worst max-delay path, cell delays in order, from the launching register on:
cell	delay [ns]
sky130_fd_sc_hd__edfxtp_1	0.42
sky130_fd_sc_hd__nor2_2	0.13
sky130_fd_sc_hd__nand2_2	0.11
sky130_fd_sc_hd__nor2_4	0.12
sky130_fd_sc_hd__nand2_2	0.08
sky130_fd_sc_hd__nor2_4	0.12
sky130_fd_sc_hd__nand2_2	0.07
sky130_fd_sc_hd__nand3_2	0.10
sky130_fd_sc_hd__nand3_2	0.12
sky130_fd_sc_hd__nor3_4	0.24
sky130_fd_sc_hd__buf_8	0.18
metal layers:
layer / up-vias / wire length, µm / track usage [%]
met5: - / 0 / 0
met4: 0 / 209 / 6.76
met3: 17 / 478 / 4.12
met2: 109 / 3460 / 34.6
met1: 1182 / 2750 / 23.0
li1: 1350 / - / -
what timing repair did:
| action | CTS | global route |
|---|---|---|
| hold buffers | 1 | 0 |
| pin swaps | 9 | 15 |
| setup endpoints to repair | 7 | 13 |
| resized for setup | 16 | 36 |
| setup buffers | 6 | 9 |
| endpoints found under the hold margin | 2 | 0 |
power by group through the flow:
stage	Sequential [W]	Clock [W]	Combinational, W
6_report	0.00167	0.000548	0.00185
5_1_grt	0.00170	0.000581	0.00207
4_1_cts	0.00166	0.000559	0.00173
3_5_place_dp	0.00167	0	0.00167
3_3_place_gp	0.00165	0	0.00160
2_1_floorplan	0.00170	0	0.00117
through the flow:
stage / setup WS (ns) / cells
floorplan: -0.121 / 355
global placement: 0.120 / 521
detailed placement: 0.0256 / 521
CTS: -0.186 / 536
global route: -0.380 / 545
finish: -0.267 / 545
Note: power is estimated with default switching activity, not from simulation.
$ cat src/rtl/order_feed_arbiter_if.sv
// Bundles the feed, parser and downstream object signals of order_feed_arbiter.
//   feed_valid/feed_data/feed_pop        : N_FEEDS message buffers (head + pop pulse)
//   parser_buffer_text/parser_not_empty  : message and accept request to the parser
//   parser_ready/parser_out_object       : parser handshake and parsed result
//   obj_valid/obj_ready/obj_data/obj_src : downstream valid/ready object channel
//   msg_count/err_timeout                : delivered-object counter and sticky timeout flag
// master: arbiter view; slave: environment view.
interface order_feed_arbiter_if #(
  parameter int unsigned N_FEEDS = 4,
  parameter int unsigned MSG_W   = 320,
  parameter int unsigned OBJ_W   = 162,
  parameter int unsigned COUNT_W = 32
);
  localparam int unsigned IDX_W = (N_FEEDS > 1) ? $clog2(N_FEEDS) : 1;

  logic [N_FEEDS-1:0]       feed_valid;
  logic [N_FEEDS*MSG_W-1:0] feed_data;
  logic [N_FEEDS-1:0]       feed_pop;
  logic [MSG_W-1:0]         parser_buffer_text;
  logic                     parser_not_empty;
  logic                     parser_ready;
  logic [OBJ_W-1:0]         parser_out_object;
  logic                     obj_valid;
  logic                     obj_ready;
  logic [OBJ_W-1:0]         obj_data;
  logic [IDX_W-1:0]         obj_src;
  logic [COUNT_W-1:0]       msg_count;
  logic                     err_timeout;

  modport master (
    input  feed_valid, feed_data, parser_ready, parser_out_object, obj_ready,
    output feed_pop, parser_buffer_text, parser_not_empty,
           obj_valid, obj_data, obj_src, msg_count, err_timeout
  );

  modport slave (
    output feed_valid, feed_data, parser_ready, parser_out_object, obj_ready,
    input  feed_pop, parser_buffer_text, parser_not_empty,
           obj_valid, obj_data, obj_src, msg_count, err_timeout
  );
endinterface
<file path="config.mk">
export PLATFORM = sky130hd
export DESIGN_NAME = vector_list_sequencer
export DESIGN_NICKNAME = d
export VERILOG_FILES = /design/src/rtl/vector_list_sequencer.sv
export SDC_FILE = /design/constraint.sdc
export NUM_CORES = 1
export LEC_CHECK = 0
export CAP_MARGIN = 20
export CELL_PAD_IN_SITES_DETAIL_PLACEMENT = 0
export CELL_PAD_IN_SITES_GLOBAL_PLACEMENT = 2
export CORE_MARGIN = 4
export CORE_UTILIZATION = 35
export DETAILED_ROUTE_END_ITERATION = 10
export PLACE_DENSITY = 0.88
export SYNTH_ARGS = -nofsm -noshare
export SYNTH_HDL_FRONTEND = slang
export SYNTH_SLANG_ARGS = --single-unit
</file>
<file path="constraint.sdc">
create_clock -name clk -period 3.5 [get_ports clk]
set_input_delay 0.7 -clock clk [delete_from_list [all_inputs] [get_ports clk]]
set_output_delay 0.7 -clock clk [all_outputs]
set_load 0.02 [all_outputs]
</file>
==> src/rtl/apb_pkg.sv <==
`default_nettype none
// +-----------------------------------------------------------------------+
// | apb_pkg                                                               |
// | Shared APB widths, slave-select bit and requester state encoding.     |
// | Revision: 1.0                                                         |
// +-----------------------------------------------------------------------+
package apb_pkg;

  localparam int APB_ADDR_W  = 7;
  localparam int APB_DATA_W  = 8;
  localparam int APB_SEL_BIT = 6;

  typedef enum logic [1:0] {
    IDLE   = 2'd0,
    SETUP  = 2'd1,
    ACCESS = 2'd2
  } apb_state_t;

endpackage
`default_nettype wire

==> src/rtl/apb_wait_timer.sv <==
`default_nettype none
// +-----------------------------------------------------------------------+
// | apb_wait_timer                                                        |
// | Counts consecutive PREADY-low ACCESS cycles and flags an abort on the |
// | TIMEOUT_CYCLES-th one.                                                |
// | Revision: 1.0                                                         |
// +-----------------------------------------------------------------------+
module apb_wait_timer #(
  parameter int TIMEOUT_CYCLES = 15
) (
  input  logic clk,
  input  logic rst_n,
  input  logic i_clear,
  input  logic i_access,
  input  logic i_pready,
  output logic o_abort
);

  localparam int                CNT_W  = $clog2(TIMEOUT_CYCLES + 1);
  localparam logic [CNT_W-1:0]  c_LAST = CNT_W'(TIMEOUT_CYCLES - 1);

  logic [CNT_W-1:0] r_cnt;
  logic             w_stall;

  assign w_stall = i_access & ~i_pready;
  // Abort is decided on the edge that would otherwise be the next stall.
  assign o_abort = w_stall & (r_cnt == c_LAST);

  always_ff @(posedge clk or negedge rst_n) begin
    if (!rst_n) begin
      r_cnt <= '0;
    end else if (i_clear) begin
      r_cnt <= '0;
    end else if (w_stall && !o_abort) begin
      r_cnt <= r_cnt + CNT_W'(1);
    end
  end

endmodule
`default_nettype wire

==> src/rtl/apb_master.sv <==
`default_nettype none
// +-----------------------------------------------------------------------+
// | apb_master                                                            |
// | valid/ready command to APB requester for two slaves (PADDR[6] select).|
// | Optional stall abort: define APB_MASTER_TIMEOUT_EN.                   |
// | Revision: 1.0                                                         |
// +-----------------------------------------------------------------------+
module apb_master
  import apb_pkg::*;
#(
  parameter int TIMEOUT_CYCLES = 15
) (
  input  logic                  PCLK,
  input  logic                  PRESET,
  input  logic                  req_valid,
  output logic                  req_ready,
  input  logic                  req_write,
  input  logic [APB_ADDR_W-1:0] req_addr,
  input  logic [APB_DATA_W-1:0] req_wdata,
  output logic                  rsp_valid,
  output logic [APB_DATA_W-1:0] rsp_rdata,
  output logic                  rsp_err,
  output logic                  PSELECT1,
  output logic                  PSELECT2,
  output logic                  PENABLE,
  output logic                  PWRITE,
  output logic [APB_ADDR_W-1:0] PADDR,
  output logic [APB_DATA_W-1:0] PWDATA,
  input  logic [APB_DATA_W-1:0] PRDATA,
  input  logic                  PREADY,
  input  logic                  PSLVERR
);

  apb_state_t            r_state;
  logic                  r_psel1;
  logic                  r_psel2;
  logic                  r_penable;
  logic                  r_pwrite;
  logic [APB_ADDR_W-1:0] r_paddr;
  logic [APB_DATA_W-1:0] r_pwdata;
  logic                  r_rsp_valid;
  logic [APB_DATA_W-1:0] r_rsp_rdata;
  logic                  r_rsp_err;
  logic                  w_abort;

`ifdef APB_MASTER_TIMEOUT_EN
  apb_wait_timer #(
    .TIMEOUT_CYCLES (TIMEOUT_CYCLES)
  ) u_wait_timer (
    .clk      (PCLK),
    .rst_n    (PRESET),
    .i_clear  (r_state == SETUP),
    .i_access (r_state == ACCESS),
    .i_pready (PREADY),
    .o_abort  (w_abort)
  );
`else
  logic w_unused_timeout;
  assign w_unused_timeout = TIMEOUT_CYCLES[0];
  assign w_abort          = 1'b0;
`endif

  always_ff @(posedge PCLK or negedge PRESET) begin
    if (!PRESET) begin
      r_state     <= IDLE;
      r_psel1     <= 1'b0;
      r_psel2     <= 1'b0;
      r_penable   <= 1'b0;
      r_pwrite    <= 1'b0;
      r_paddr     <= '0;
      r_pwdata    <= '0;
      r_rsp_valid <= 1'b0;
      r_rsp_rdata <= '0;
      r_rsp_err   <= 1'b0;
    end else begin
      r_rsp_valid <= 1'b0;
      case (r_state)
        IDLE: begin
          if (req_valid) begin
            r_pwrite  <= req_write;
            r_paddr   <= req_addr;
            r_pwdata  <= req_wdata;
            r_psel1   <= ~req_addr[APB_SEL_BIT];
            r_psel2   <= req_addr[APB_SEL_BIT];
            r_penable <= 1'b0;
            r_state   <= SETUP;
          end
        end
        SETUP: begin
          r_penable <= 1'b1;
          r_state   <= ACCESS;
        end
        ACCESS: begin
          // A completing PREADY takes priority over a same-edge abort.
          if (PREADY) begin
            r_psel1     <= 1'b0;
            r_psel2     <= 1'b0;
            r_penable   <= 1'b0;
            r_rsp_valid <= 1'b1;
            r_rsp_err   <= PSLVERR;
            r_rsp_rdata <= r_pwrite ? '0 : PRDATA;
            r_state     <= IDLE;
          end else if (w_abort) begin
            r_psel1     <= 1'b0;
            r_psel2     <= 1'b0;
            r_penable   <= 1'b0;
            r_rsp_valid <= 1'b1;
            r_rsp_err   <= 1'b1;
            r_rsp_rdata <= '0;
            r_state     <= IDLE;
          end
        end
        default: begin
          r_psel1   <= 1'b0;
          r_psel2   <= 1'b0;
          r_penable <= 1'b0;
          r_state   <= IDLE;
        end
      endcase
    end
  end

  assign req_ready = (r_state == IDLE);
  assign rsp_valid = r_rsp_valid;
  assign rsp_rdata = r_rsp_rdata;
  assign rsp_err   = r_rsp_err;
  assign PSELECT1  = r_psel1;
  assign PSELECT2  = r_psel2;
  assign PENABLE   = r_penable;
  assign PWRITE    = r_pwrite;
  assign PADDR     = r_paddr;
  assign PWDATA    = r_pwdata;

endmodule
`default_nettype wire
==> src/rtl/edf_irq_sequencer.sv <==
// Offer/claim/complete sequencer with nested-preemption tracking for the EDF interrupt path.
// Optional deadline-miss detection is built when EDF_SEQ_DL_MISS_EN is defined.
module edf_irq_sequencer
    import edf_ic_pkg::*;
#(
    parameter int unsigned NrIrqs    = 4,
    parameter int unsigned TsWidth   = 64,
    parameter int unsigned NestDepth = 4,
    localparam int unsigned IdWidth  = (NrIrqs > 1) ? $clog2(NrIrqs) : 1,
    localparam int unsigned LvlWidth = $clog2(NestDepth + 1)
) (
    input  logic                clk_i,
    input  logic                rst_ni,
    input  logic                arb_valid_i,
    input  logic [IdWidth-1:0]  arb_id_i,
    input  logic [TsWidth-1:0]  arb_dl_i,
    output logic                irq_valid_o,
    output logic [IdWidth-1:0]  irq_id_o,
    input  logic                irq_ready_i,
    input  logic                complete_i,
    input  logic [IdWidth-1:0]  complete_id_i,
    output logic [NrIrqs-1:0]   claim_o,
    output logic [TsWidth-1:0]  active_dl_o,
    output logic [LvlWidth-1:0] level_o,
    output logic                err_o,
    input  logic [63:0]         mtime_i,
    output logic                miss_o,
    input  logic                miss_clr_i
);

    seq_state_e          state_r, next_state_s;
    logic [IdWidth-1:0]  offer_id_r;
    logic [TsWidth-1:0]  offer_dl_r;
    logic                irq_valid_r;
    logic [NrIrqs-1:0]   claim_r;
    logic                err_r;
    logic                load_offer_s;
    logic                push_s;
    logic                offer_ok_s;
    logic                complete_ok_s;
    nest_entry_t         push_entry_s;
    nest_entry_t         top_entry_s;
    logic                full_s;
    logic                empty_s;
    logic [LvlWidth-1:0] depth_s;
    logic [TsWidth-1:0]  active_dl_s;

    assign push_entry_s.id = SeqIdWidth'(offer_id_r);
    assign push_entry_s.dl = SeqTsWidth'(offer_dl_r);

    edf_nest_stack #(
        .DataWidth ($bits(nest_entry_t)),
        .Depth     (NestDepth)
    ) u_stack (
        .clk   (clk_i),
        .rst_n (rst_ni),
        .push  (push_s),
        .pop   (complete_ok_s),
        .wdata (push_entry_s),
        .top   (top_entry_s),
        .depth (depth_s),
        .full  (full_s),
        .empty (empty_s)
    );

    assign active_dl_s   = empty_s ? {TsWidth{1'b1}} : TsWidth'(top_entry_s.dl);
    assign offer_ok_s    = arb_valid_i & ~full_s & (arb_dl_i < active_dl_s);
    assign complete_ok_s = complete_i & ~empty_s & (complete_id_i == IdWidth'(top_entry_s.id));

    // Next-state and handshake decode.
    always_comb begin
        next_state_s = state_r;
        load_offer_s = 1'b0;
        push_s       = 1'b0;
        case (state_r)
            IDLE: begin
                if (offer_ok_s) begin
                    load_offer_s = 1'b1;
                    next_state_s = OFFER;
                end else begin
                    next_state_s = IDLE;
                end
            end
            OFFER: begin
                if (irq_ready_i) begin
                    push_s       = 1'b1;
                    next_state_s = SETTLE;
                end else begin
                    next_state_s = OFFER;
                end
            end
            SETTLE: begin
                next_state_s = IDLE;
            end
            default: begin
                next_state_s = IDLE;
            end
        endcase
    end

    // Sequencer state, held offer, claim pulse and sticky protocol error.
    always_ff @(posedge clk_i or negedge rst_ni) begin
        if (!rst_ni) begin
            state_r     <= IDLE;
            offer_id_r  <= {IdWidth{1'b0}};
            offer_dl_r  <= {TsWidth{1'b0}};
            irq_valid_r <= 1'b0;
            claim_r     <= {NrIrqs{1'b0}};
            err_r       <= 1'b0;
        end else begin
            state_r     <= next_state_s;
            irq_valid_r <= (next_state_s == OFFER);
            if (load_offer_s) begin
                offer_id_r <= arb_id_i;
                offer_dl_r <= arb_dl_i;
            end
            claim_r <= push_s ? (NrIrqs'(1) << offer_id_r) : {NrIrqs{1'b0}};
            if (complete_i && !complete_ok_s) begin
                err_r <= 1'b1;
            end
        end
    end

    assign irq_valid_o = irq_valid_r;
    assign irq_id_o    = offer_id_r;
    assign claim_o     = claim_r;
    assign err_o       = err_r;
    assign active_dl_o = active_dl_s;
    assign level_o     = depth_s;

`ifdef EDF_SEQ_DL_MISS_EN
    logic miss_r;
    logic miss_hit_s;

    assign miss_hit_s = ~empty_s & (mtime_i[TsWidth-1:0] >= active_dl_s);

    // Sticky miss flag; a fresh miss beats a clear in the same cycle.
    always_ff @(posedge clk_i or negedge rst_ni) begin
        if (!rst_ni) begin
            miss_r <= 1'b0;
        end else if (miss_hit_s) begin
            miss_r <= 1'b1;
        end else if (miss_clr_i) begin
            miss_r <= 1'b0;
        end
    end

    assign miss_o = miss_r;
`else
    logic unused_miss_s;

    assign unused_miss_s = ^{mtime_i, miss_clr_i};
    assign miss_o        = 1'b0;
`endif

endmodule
==
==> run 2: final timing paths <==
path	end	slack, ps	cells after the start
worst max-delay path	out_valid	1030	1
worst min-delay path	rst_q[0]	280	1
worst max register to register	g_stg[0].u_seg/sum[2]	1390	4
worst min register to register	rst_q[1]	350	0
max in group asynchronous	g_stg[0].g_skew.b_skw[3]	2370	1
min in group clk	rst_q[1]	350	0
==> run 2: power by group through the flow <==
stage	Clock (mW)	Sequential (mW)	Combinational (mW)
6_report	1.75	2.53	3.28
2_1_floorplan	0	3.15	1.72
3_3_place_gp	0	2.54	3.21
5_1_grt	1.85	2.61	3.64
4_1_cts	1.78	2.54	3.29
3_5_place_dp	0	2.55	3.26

▶ [WHAT YOU SHOULD DO]
Copy every line of the listing where the word "flow" appears.

▶ [RESPONSE]
power by group through the flow:
through the flow:
==> run 2: power by group through the flow <==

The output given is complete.